The point estimate for that based on observing $k$ successes in $n$ trials is $\hat p = \frac{k}{n}$, and its variance is $\operatorname{Var} (\frac{k}{n}) = \frac{p (1-p)}{n}$ (note that last $p$s here are the unknown true probability).
Normal approximation
For sufficiently large $n$, the binomial distribution will be approximately normal with variance $\frac{p (1-p)}{n}$, and that happens faster for $p$ close to 0.5.
This approximation is usually considered OK for a single proportion if both $np$ and $n (1-p)$ are larger than 5 or 10. In your case, this should be met for both hits and false alarms.
Difference between proportions
Fleiss et. al., Statistical Methods for Rates and Proportions (Wiley) in chapter 3 section "method II" gives the z-score for the difference as:
$$z = \frac{|p_2 - p_1| - \frac{1}{2}\left(\frac{1}{n_1} + \frac{1}{n_2}\right)}{\sqrt{\bar p (1 - \bar p) \left(\frac{1}{n_1} + \frac{1}{n_2}\right)}}$$
Here, $p_2$ and $n_2$ would refer to your hits and $p_1$ and $n_1$ to the false alarms.
In the context of null hypothesis testing, the null hyothesis here is $p_2 = p_1$. $\bar p$ is the hypothetical equal probability for both, you can calculate its estimate from the fourfold table. It is also a weighted mean of $p_1$ and $p_2$ (according to the sample sizes).
$-\frac{1}{2}\left(\frac{1}{n_1} + \frac{1}{n_2}\right)$ is a so-called contnuity correction. It improves the approximation of a discrete distribution (counting events) by a continuous distribution.
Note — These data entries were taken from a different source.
`src/rtl/input_handshake_pkg.sv`:
```
// Shared definitions for the CPU input-instruction handshake: FSM state
// encoding, default debounce/synchronizer depths and data widths.
package input_handshake_pkg;

    localparam int DEB_CYCLES_DEFAULT  = 50000;
    localparam int SYNC_STAGES_DEFAULT = 2;
    localparam int SW_W                = 10;
    localparam int DATA_W              = 32;

    typedef enum logic [1:0] {
        IDLE  = 2'd0,
        ARM   = 2'd1,
        PRESS = 2'd2,
        DONE  = 2'd3
    } hs_state_t;

    // Zero-extend the switch bank onto the CPU data bus.
    function automatic logic [DATA_W-1:0] zext_sw(input logic [SW_W-1:0] v);
        return {{(DATA_W - SW_W){1'b0}}, v};
    endfunction

endpackage

```
`src/rtl/input_handshake_debounce.sv`:
```
// Synchronizer plus debouncer for an active-low pushbutton. Produces the
// debounced level (1 = released) and a one-cycle pulse on each accepted press.
module debounce
    import input_handshake_pkg::*;
#(
    parameter int DEB_CYCLES  = DEB_CYCLES_DEFAULT,
    parameter int SYNC_STAGES = SYNC_STAGES_DEFAULT
) (
    input  logic clk,
    input  logic srst,
    input  logic raw,
    output logic level,
    output logic fall
);

    // A one-flop synchronizer is never acceptable, so clamp the depth at 2.
    localparam int SYNC_N = (SYNC_STAGES < 2) ? 2 : SYNC_STAGES;
    localparam int CNT_W  = $clog2(DEB_CYCLES + 1);
    localparam logic [CNT_W-1:0] CNT_LAST = CNT_W'(DEB_CYCLES - 1);
    localparam logic [CNT_W-1:0] CNT_MAX  = '1;

    logic [SYNC_N-1:0] sync_reg;
    logic [CNT_W-1:0]  cnt_reg;
    logic              level_reg;
    logic              fall_reg;
    logic              sync_level;

    assign sync_level = sync_reg[SYNC_N-1];
    assign level      = level_reg;
    assign fall       = fall_reg;

    // Shift the raw button through the synchronizer; reset to "released".
    always_ff @(posedge clk) begin
        if (srst) begin
            sync_reg <= '1;
        end else begin
            sync_reg <= {sync_reg[SYNC_N-2:0], raw};
        end
    end

    // Count consecutive samples that disagree with the debounced level; the
    // level flips on the DEB_CYCLES-th one, any agreeing sample restarts.
    always_ff @(posedge clk) begin
        if (srst) begin
            cnt_reg   <= '0;
            level_reg <= 1'b1;
            fall_reg  <= 1'b0;
        end else begin
            fall_reg <= 1'b0;
            if (sync_level != level_reg) begin
                if (cnt_reg >= CNT_LAST) begin
                    level_reg <= sync_level;
                    cnt_reg   <= '0;
                    fall_reg  <= ~sync_level;
                end else if (cnt_reg != CNT_MAX) begin
                    cnt_reg <= cnt_reg + 1'b1;
                end
            end else begin
                cnt_reg <= '0;
            end
        end
    end

endmodule

```
`src/rtl/input_handshake.sv`:
```
// CPU Input-instruction handshake: waits for a fresh debounced press of
// Enter while req is pending, captures the switches and pulses ack.
module input_handshake
    import input_handshake_pkg::*;
#(
    parameter int DEB_CYCLES  = DEB_CYCLES_DEFAULT,
    parameter int SYNC_STAGES = SYNC_STAGES_DEFAULT
) (
    input  logic              CLK,
    input  logic              reset,
    input  logic              req,
    input  logic              Enter,
    input  logic [SW_W-1:0]   sw,
    output logic [DATA_W-1:0] data_out,
    output logic              ack,
    output logic              waiting
);

    hs_state_t         state_reg;
    logic [DATA_W-1:0] data_reg;
    logic              ack_reg;
    logic              waiting_reg;
    logic              need_low_reg;
    logic              deb_level;
    logic              deb_fall;

    debounce #(
        .DEB_CYCLES  (DEB_CYCLES),
        .SYNC_STAGES (SYNC_STAGES)
    ) u_debounce (
        .clk   (CLK),
        .srst  (reset),
        .raw   (Enter),
        .level (deb_level),
        .fall  (deb_fall)
    );

    assign data_out = data_reg;
    assign ack      = ack_reg;
    assign waiting  = waiting_reg;

    // Handshake FSM with registered outputs. need_low_reg blocks re-arming
    // after an ack until req has been seen low for a cycle.
    always_ff @(posedge CLK) begin
        if (reset) begin
            state_reg    <= IDLE;
            data_reg     <= '0;
            ack_reg      <= 1'b0;
            waiting_reg  <= 1'b0;
            need_low_reg <= 1'b0;
        end else begin
            ack_reg <= 1'b0;
            case (state_reg)
                IDLE: begin
                    if (!req) begin
                        need_low_reg <= 1'b0;
                    end else if (!need_low_reg) begin
                        state_reg   <= ARM;
                        waiting_reg <= 1'b1;
                    end
                end
                ARM: begin
                    if (!req) begin
                        state_reg   <= IDLE;
                        waiting_reg <= 1'b0;
                    end else if (deb_level) begin
                        state_reg <= PRESS;
                    end
                end
                PRESS: begin
                    if (!req) begin
                        state_reg   <= IDLE;
                        waiting_reg <= 1'b0;
                    end else if (deb_fall) begin
                        data_reg    <= zext_sw(sw);
                        ack_reg     <= 1'b1;
                        waiting_reg <= 1'b0;
                        state_reg   <= DONE;
                    end
                end
                DONE: begin
                    state_reg    <= IDLE;
                    need_low_reg <= req;
                end
                default: begin
                    state_reg <= IDLE;
                end
            endcase
        end
    end

endmodule

```
`config.mk`:
```
export PLATFORM = sky130hd
export DESIGN_NAME = input_handshake
export DESIGN_NICKNAME = d
export VERILOG_FILES = /design/src/rtl/input_handshake_pkg.sv /design/src/rtl/input_handshake_debounce.sv /design/src/rtl/input_handshake.sv
export SDC_FILE = /design/constraint.sdc
export NUM_CORES = 1
export LEC_CHECK = 0
export CORE_MARGIN = 2
export CORE_UTILIZATION = 52
export CTS_CLUSTER_SIZE = 10
export DETAILED_ROUTE_END_ITERATION = 10
export PLACE_DENSITY = 0.95
export SYNTH_ARGS = -nofsm -noshare
export SYNTH_HDL_FRONTEND = slang
export SYNTH_SLANG_ARGS = --single-unit
```
`constraint.sdc`:
```
create_clock -name CLK -period 5.2 [get_ports CLK]
set_input_delay 0.78 -clock CLK [delete_from_list [all_inputs] [get_ports CLK]]
set_output_delay 0.78 -clock CLK [all_outputs]
set_load 0.02 [all_outputs]
```
==> src/rtl/xadc_drp_pkg.sv <==
// Shared types and constants for the XADC DRP scheduler: FSM states, requester
// identities, bus widths and the default scan-slot channel addresses.
package xadc_drp_pkg;

  localparam int DRP_AW   = 7;
  localparam int DRP_DW   = 16;
  localparam int SAMPLE_W = 12;
  localparam int SLOT_W   = 2;
  localparam int MAX_CH   = 1 << SLOT_W;

  localparam logic [DRP_AW-1:0] CH_ADDR0_DEF = 7'h13;  // VAUX3
  localparam logic [DRP_AW-1:0] CH_ADDR1_DEF = 7'h1B;  // VAUX11
  localparam logic [DRP_AW-1:0] CH_ADDR2_DEF = 7'h12;  // VAUX2
  localparam logic [DRP_AW-1:0] CH_ADDR3_DEF = 7'h1A;  // VAUX10

  typedef enum logic [1:0] {IDLE, ISSUE, WAIT, DONE} state_t;
  typedef enum logic {SCAN, HOST} req_t;

  function automatic logic [SLOT_W-1:0] next_slot(input logic [SLOT_W-1:0] s,
                                                  input int num_ch);
    return (int'(s) == num_ch - 1) ? '0 : s + 1'b1;
  endfunction

endpackage

==> src/rtl/xadc_ch_avg.sv <==
// Per-slot accumulator bank: sums 2^AVG_LOG2 codes per scan slot and emits the
// truncated mean combinationally in the cycle the last code is added.
module xadc_ch_avg
  import xadc_drp_pkg::*;
#(
  parameter int AVG_LOG2 = 2
) (
  input  logic                CLK100MHZ,
  input  logic                RESET,
  input  logic                add_en,
  input  logic [SLOT_W-1:0]   slot,
  input  logic [SAMPLE_W-1:0] code,
  output logic [SAMPLE_W-1:0] avg,
  output logic                avg_valid
);

  localparam int AW = SAMPLE_W + AVG_LOG2;
  localparam int CW = AVG_LOG2 + 1;
  localparam logic [CW-1:0] CNT_LAST = CW'((1 << AVG_LOG2) - 1);

  logic [AW-1:0] acc [MAX_CH];
  logic [CW-1:0] cnt [MAX_CH];
  logic [AW-1:0] sum;
  logic          last;

  always_comb begin
    sum       = acc[slot] + AW'(code);
    last      = (cnt[slot] == CNT_LAST);
    avg_valid = add_en && last;
    avg       = avg_valid ? SAMPLE_W'(sum >> AVG_LOG2) : '0;
  end

  always_ff @(posedge CLK100MHZ or posedge RESET) begin
    if (RESET) begin
      for (int i = 0; i < MAX_CH; i++) begin
        acc[i] <= '0;
        cnt[i] <= '0;
      end
    end else if (add_en) begin
      if (last) begin
        acc[slot] <= '0;
        cnt[slot] <= '0;
      end else begin
        acc[slot] <= sum;
        cnt[slot] <= cnt[slot] + 1'b1;
      end
    end
  end

endmodule
==> config.mk <==
export PLATFORM = sky130hd
export DESIGN_NAME = pipe_hazard_ctrl
export DESIGN_NICKNAME = d
export VERILOG_FILES = /design/src/rtl/pipe_hazard_ctrl.sv
export SDC_FILE = /design/constraint.sdc
export NUM_CORES = 1
export LEC_CHECK = 0
export ABC_CLOCK_PERIOD_IN_PS = 1800
export BUFFER_PORTS_ARGS = -buffer_cell sky130_fd_sc_hd__buf_4
export CAP_MARGIN = 20
export CORE_MARGIN = 2
export CORE_UTILIZATION = 43
export CTS_BUF_LIST = sky130_fd_sc_hd__clkbuf_4 sky130_fd_sc_hd__clkbuf_8
export DETAILED_ROUTE_END_ITERATION = 10
export HOLD_SLACK_MARGIN = 0.08
export PLACE_DENSITY_LB_ADDON = 0.1
export SLEW_MARGIN = 20
export SYNTH_ARGS = -nofsm -noshare
export SYNTH_HDL_FRONTEND = slang
export SYNTH_SLANG_ARGS = --single-unit
==> constraint.sdc <==
create_clock -name clk -period 1.8 [get_ports clk]
set_clock_uncertainty 0.1 [all_clocks]
set_input_delay 0.09 -clock clk [delete_from_list [all_inputs] [get_ports clk]]
set_output_delay 0.09 -clock clk [all_outputs]
set_load 0.05 [all_outputs]
[config.mk]
export PLATFORM = sky130hd
export DESIGN_NAME = alu_issue_stage_flat
export DESIGN_NICKNAME = d
export VERILOG_FILES = /design/src/rtl/alu_issue_stage_if.sv /design/src/rtl/alu_issue_stage.sv /design/src/flat_wrapper.sv
export SDC_FILE = /design/constraint.sdc
export NUM_CORES = 1
export LEC_CHECK = 0
export BUFFER_PORTS_ARGS = -buffer_cell sky130_fd_sc_hd__buf_2
export CAP_MARGIN = 20
export CORE_MARGIN = 3
export CORE_UTILIZATION = 25
export CTS_CLUSTER_SIZE = 8
export DETAILED_ROUTE_END_ITERATION = 10
export HOLD_SLACK_MARGIN = 0.1
export PLACE_DENSITY = 0.54
export SLEW_MARGIN = 20
export SYNTH_ARGS = -nofsm -noshare
export SYNTH_HDL_FRONTEND = slang
export SYNTH_SLANG_ARGS = --single-unit
[constraint.sdc]
create_clock -name clk -period 3.7 [get_ports clk]
set_clock_uncertainty 0.2 [all_clocks]
set_input_delay 0.555 -clock clk [delete_from_list [all_inputs] [get_ports clk]]
set_output_delay 0.555 -clock clk [all_outputs]
set_load 0.05 [all_outputs]
[src/rtl/alu_issue_stage_if.sv]
// Handshake bundle between the upstream fetch/regfile side, the issue stage and the execute ALU.
// The stage binds to the slave modport; the environment (or testbench) drives through master.
interface alu_issue_stage_if #(
    parameter int DATA_W = 32,
    parameter int SEL_W  = 10
);
    logic              flush;
    logic              in_valid;
    logic              in_ready;
    logic [31:0]       in_instr;
    logic [DATA_W-1:0] in_pc;
    logic [DATA_W-1:0] in_rs1_data;
    logic [DATA_W-1:0] in_rs2_data;
    logic              fwd_valid;
    logic [4:0]        fwd_rd;
    logic [DATA_W-1:0] fwd_data;
    logic              out_valid;
    logic              out_ready;
    logic [DATA_W-1:0] out_in0;
    logic [DATA_W-1:0] out_in1;
    logic [SEL_W-1:0]  out_selector;
    logic [4:0]        out_rd;
    logic              out_we;
    logic              out_illegal;

    modport master (
        output flush, in_valid, in_instr, in_pc, in_rs1_data, in_rs2_data,
        output fwd_valid, fwd_rd, fwd_data, out_ready,
        input  in_ready, out_valid, out_in0, out_in1, out_selector, out_rd, out_we, out_illegal
    );

    modport slave (
        input  flush, in_valid, in_instr, in_pc, in_rs1_data, in_rs2_data,
        input  fwd_valid, fwd_rd, fwd_data, out_ready,
        output in_ready, out_valid, out_in0, out_in1, out_selector, out_rd, out_we, out_illegal
    );
endinterface

[src/rtl/alu_issue_stage.sv]
// RV32I decode/issue stage feeding the execute ALU through a 2-entry skid buffer.
// Define ALU_ISSUE_FWD_EN to let the writeback bypass override rs1/rs2 data at accept time.
module alu_issue_stage #(
    parameter int DATA_W = 32,
    parameter int SEL_W  = 10
) (
    input logic             clk,
    input logic             rst,
    alu_issue_stage_if.slave bus
);

    localparam logic [6:0] OP_R     = 7'b0110011;
    localparam logic [6:0] OP_IMM   = 7'b0010011;
    localparam logic [6:0] OP_LUI   = 7'b0110111;
    localparam logic [6:0] OP_AUIPC = 7'b0010111;

    typedef struct packed {
        logic [DATA_W-1:0] in0;
        logic [DATA_W-1:0] in1;
        logic [SEL_W-1:0]  sel;
        logic [4:0]        rd;
        logic              we;
        logic              illegal;
    } entry_t;

    typedef enum logic [1:0] {EMPTY, ONE, FULL} state_t;

    state_t            state_q;
    entry_t            head_q;
    entry_t            skid_q;
    logic              outValid_q;
    logic              inReady_q;
    entry_t            decoded_d;
    logic [DATA_W-1:0] rs1Val;
    logic [DATA_W-1:0] rs2Val;
    logic              accept;
    logic              xfer;

    logic [6:0]        opcode;
    logic [4:0]        rdIdx;
    logic [2:0]        funct3;
    logic [4:0]        rs1Idx;
    logic [4:0]        rs2Idx;
    logic [6:0]        funct7;
    logic [DATA_W-1:0] immI;
    logic [DATA_W-1:0] immU;
    logic [DATA_W-1:0] shamt;

    assign opcode = bus.in_instr[6:0];
    assign rdIdx  = bus.in_instr[11:7];
    assign funct3 = bus.in_instr[14:12];
    assign rs1Idx = bus.in_instr[19:15];
    assign rs2Idx = bus.in_instr[24:20];
    assign funct7 = bus.in_instr[31:25];
    assign immI   = DATA_W'($signed(bus.in_instr[31:20]));
    assign immU   = DATA_W'({bus.in_instr[31:12], 12'b0});
    assign shamt  = DATA_W'(bus.in_instr[24:20]);

    // x0 is forced to zero last so neither the regfile nor the bypass can make it non-zero.
    always_comb begin
        rs1Val = bus.in_rs1_data;
        rs2Val = bus.in_rs2_data;
`ifdef ALU_ISSUE_FWD_EN
        if (bus.fwd_valid && (bus.fwd_rd == rs1Idx)) rs1Val = bus.fwd_data;
        if (bus.fwd_valid && (bus.fwd_rd == rs2Idx)) rs2Val = bus.fwd_data;
`endif
        if (rs1Idx == 5'd0) rs1Val = '0;
        if (rs2Idx == 5'd0) rs2Val = '0;
    end

`ifndef ALU_ISSUE_FWD_EN
    logic unusedFwd;
    assign unusedFwd = ^{bus.fwd_valid, bus.fwd_rd, bus.fwd_data};
`endif

    always_comb begin
        decoded_d = '0;
        case (opcode)
            OP_R: begin
                decoded_d.in0 = rs1Val;
                decoded_d.in1 = rs2Val;
                decoded_d.sel = SEL_W'({funct7, funct3});
                decoded_d.we  = 1'b1;
            end
            OP_IMM: begin
                decoded_d.in0 = rs1Val;
                decoded_d.we  = 1'b1;
                case (funct3)
                    3'b001: begin
                        decoded_d.in1 = shamt;
                        decoded_d.sel = SEL_W'(10'b0000000001);
                    end
                    3'b101: begin
                        decoded_d.in1 = shamt;
                        decoded_d.sel = SEL_W'({funct7, 3'b101});
                    end
                    default: begin
                        decoded_d.in1 = immI;
                        decoded_d.sel = SEL_W'({7'b0, funct3});
                    end
                endcase
            end
            OP_LUI: begin
                decoded_d.in1 = immU;
                decoded_d.we  = 1'b1;
            end
            OP_AUIPC: begin
                decoded_d.in0 = bus.in_pc;
                decoded_d.in1 = immU;
                decoded_d.we  = 1'b1;
            end
            default: begin
                decoded_d.illegal = 1'b1;
            end
        endcase
        decoded_d.rd = rdIdx;
        if (rdIdx == 5'd0) decoded_d.we = 1'b0;
    end

    assign accept = bus.in_valid && inReady_q;
    assign xfer   = outValid_q && bus.out_ready;

    // head_q always drives out_*; skid_q only holds the second entry while FULL.
    always_ff @(posedge clk) begin
        if (rst) begin
            state_q    <= EMPTY;
            head_q     <= '0;
            skid_q     <= '0;
            outValid_q <= 1'b0;
            inReady_q  <= 1'b1;
        end else if (bus.flush) begin
            state_q    <= EMPTY;
            outValid_q <= 1'b0;
            inReady_q  <= 1'b1;
        end else begin
            case (state_q)
                EMPTY: begin
                    if (accept) begin
                        head_q     <= decoded_d;
                        state_q    <= ONE;
                        outValid_q <= 1'b1;
                        inReady_q  <= 1'b1;
                    end
                end
                ONE: begin
                    case ({accept, xfer})
                        2'b10: begin
                            skid_q    <= decoded_d;
                            state_q   <= FULL;
                            inReady_q <= 1'b0;
                        end
                        2'b01: begin
                            state_q    <= EMPTY;
                            outValid_q <= 1'b0;
                        end
                        2'b11: begin
                            head_q <= decoded_d;
                        end
                        default: begin
                        end
                    endcase
                end
                FULL: begin
                    if (xfer) begin
                        head_q    <= skid_q;
                        state_q   <= ONE;
                        inReady_q <= 1'b1;
                    end
                end
                default: begin
                    state_q    <= EMPTY;
                    outValid_q <= 1'b0;
                    inReady_q  <= 1'b1;
                end
            endcase
        end
    end

    assign bus.in_ready     = inReady_q;
    assign bus.out_valid    = outValid_q;
    assign bus.out_in0      = head_q.in0;
    assign bus.out_in1      = head_q.in1;
    assign bus.out_selector = head_q.sel;
    assign bus.out_rd       = head_q.rd;
    assign bus.out_we       = head_q.we;
    assign bus.out_illegal  = head_q.illegal;

endmodule

[src/flat_wrapper.sv]
// flat-port wrapper written by rule: the top's interface ports become plain ports
module alu_issue_stage_flat 
#(
    parameter int DATA_W = 32,
    parameter int SEL_W  = 10
)
  (clk, rst, bus_flush, bus_in_valid, bus_in_instr, bus_in_pc, bus_in_rs1_data, bus_in_rs2_data, bus_fwd_valid, bus_fwd_rd, bus_fwd_data, bus_out_ready, bus_in_ready, bus_out_valid, bus_out_in0, bus_out_in1, bus_out_selector, bus_out_rd, bus_out_we, bus_out_illegal);
  alu_issue_stage_if #(.DATA_W(DATA_W), .SEL_W(SEL_W)) bus_i ();
  input logic clk;
  input logic rst;
  input wire logic [$bits(bus_i.flush)-1:0] bus_flush;
  input wire logic [$bits(bus_i.in_valid)-1:0] bus_in_valid;
  input wire logic [$bits(bus_i.in_instr)-1:0] bus_in_instr;
  input wire logic [$bits(bus_i.in_pc)-1:0] bus_in_pc;
  input wire logic [$bits(bus_i.in_rs1_data)-1:0] bus_in_rs1_data;
  input wire logic [$bits(bus_i.in_rs2_data)-1:0] bus_in_rs2_data;
  input wire logic [$bits(bus_i.fwd_valid)-1:0] bus_fwd_valid;
  input wire logic [$bits(bus_i.fwd_rd)-1:0] bus_fwd_rd;
  input wire logic [$bits(bus_i.fwd_data)-1:0] bus_fwd_data;
  input wire logic [$bits(bus_i.out_ready)-1:0] bus_out_ready;
  output wire logic [$bits(bus_i.in_ready)-1:0] bus_in_ready;
  output wire logic [$bits(bus_i.out_valid)-1:0] bus_out_valid;
  output wire logic [$bits(bus_i.out_in0)-1:0] bus_out_in0;
  output wire logic [$bits(bus_i.out_in1)-1:0] bus_out_in1;
  output wire logic [$bits(bus_i.out_selector)-1:0] bus_out_selector;
  output wire logic [$bits(bus_i.out_rd)-1:0] bus_out_rd;
  output wire logic [$bits(bus_i.out_we)-1:0] bus_out_we;
  output wire logic [$bits(bus_i.out_illegal)-1:0] bus_out_illegal;
  assign bus_i.flush = bus_flush;
  assign bus_i.in_valid = bus_in_valid;
  assign bus_i.in_instr = bus_in_instr;
  assign bus_i.in_pc = bus_in_pc;
  assign bus_i.in_rs1_data = bus_in_rs1_data;
  assign bus_i.in_rs2_data = bus_in_rs2_data;
  assign bus_i.fwd_valid = bus_fwd_valid;
  assign bus_i.fwd_rd = bus_fwd_rd;
  assign bus_i.fwd_data = bus_fwd_data;
  assign bus_i.out_ready = bus_out_ready;
  assign bus_in_ready = bus_i.in_ready;
  assign bus_out_valid = bus_i.out_valid;
  assign bus_out_in0 = bus_i.out_in0;
  assign bus_out_in1 = bus_i.out_in1;
  assign bus_out_selector = bus_i.out_selector;
  assign bus_out_rd = bus_i.out_rd;
  assign bus_out_we = bus_i.out_we;
  assign bus_out_illegal = bus_i.out_illegal;
  alu_issue_stage #(.DATA_W(DATA_W), .SEL_W(SEL_W)) u_core (.clk(clk), .rst(rst), .bus(bus_i));
endmodule
==> results.yml <==
outcome:
  outcome: "finished, final reports clean"
synth:
  syn_area_per_cell_um2: 8.79
  ys_types: 52
  synth_cells: 836
  async_flop_share: 0
  syn_nets: 1007
  synth_seq_cells: 166
  netlist_area_um2: 7350
  yosysTopAreaCell: "dfxtp_1"
  yosysTopAreaCellShare: 0.452
  seq_area_frac_synth: 0.452
  yosys_warnings: 0
  synth_edf_count: 0
  ys_top_cells_by_area: "dfxtp_1 45%, nor2_1 9.7%, a221oi_1 7.4%"
  synth_flop_cell: "dfxtp_1"
routing:
  route.detailed.drc: 0
  routedWlPerCell_um: 18.2
  drtAntennaViolNets: 0
  wl_mm: 25.6
  vias: 7151
  avgViaCountPerCell: 5.10
  dr.pass1.iters: 5
  drtIter0Drc: 480
sta:
  relSlewSlack: 0.391
  fin_crit_sh: 0.731
  worst_pin_slew_ps: 912
  tns_ps: 0
  fmaxAchievable_mhz: 370
  setup_violations: 0
  whs_ps: 203
  period_needed_ps: 2710
  hold_violations: 0
  rsz0062_at_grt: "no"
  slew_viol_final: 0
cells_and_area:
  multi_input_area_um2: 3660
  ff_latch_area_um2: 3320
  layout_commonest_cell: "buf_2"
  num-fill-cells: 3073
  layout-drive-gt1-share: 0.292
  nets: 1175
  layout_common_cells: "214 x buf_2, 189 x nor2_1, 166 x dfxtp_1"
  syn2layout_area_growth_pct: 27.3
setup_path:
  crit_arrival_ps: 2800
  crit_cells: 6
  critical_path.cell_chain: "and2b_2, buf_4, nor2_4, buf_12, a221oi_1, nor3_1"
  crit_family: "buffers and inverters"
  cp.required_ps: 3800
  slowest_stage: "buf_4"
  slowest_delay_ps: 650
  cp-start-kind: "flip-flop"
  cp_max_fo: 69
  path_class: "reg2reg"
  ff2ff_path_depth: 6
  crit_path_end_kind: "flip-flop"
  cp_num_buf_inv: 2
floorplan:
  rows: 62
  io_pins: 254
  dieArea_um2: 31500
  die_h_um: 177
  dieWidth_um: 177
  core_um2: 28900
  start_util: 0.255
clocking:
  ctsLongestPathBuffers: 2
  cts_made_buffers: 17
  cts-resized-gates: 0
  postCtsSetupRepairBufs: 0
  clk_pin_slew_worst_paths_ps: 70
  cts_tree: "built"
  clock_latency_ps: 420
  cts_sinks: 166
  htreeDepth: 4
  cts_hold_buf: 0
  root_buffer: "clkbuf_16"
power:
  ir_drop_mv: 0.251
  cellLeakagePower_nw: 3.83
  p_per_area_nw_per_um2: 472
  power_frac_comb: 0.167
  swShare: 0.320
  pwr-share-clk: 0.404
  p_switching_mw: 1.42
  p_int_mw: 3.00
  seqPwrFrac: 0.429
global_route:
  grt_use_total: 0.159
  grt_pass1_vias: 6708
  grt_pass1_wl_mm: 39.6
  antenna_found_initial: 1
  grt_max_degree: 75
  grt_overflow: 0
placement:
  dp_hpwl_mm: 17.1
  portBuffers: 215
  gp_congestion: 0.797
hold_path:
  hp-class: "in2reg"
  whs_path_depth: 3
run:
  maxCapViolations: 0
-- worst paths after layout --
path / startpoint / end / slack, ps
hold reg to reg: u_core.skid_q[6] / u_core.skid_q[6] / 260
setup reg to reg: u_core.state_q[1] / u_core.bus.out_in0[19] / 990
setup / recovery: u_core.state_q[1] / u_core.bus.out_in0[19] / 990
hold / removal: bus_in_rs2_data[5] / u_core.bus.out_in1[5] / 200
-- worst register-to-register path, stage by stage, from the launching register on --
cell and delay, ps:
dfxtp_1 540, and2b_2 250, buf_4 660, nor2_4 300, buf_12 260, a221oi_1 300
nor3_1 80
-- sequential cells by signal (all words and copies together), names as in the netlist --
| name | cells |
|---|---|
| u_core.bus.out_in0 | 32 |
| u_core.bus.out_illegal | 1 |
| u_core.bus.in_ready | 1 |
| u_core.bus.out_rd | 5 |
| u_core.bus.out_valid | 1 |
| u_core.bus.out_in1 | 32 |
| u_core.bus.out_we | 1 |
| u_core.state_q | 2 |
| u_core.skid_q | 81 |
| u_core.bus.out_selector | 10 |
-- per-layer routing --
layer  up-vias  wire length (µm)  global-route usage
li1       3472                 -                   -
met1      3438             11900               0.222
met2       221             11700               0.249
met3        20              1580              0.0366
met4         0               308              0.0366
met5         -                 0                   0
-- cells by family after synthesis --
group	after synthesis	share of synthesized area
XOR/XNOR	1	0.00119
AND/OR/NAND/NOR	332	0.207
multiplexers	5	0.00681
AO/OA/AOI/OAI	244	0.278
buffers and inverters	88	0.0555
flip-flops	166	0.452
-- metrics by stage --
stage	setup WS (ps)	instance area, µm²	power, mW	cells	util
6_report	994	9350	4.42	1402	0.324
5_1_grt	790	9350	4.62	1402	0.324
4_1_cts	971	9350	4.49	1401	0.324
3_5_place_dp	877	8760	2.68	1369	0.304
3_3_place_gp	936	8760	2.68	1369	0.304
2_1_floorplan	1460	7350	2.43	836	-
-- power by group through the flow --
stage	clock network, mW	logic, mW	registers [mW]
6_report	1.79	0.737	1.90
5_1_grt	1.92	0.799	1.90
4_1_cts	1.84	0.747	1.90
3_5_place_dp	0	0.746	1.94
3_3_place_gp	0	0.740	1.94
2_1_floorplan	0	0.280	2.15
-- cell type report --
type,instances,area share
Clock buffer,18,0.0470
Multi-Input combinational cell,582,0.392
Antenna cell,1,0.000268
Inverter,1,0.000401
Sequential cell,166,0.355
Tap cell,384,0.0514
Clock inverter,14,0.0165
Timing Repair Buffer,236,0.138
-- Yosys cell counts, drive strengths merged, types with 2 or more instances --
| master | count |
|---|---|
| nor3 | 64 |
| clkbuf | 39 |
| a211oi | 31 |
| a311oi | 5 |
| a21boi | 2 |
| a32o | 3 |
| a2111oi | 17 |
| nor2b | 2 |
| and3 | 16 |
| and2b | 2 |
| mux2i | 5 |
| a31oi | 2 |
| a32oi | 14 |
| dfxtp | 166 |
| nand2 | 36 |
| nand2b | 2 |
| o21ai | 4 |
| a22oi | 49 |
| nor2 | 192 |
| o221ai | 2 |
| a221oi | 62 |
| a21oi | 15 |
| and2 | 5 |
| or3 | 3 |
| a22o | 32 |
| buf | 48 |
No activity file was read; power rests on OpenSTA's default activity.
there exist other approximations for the variance (denominator), and exact calculations. See e.g. the book I linked above for a starting point.
* the term rate is somewhat misleading here (although that's what they are often called): strictly speaking, a rate would describe the number of events within a given time frame (looking for that will get you to Poisson distributions). Here, we have number of events as a fraction of a given number of tests which would be a quote. I'll use proportion or fraction of tested cases to avoid confusion.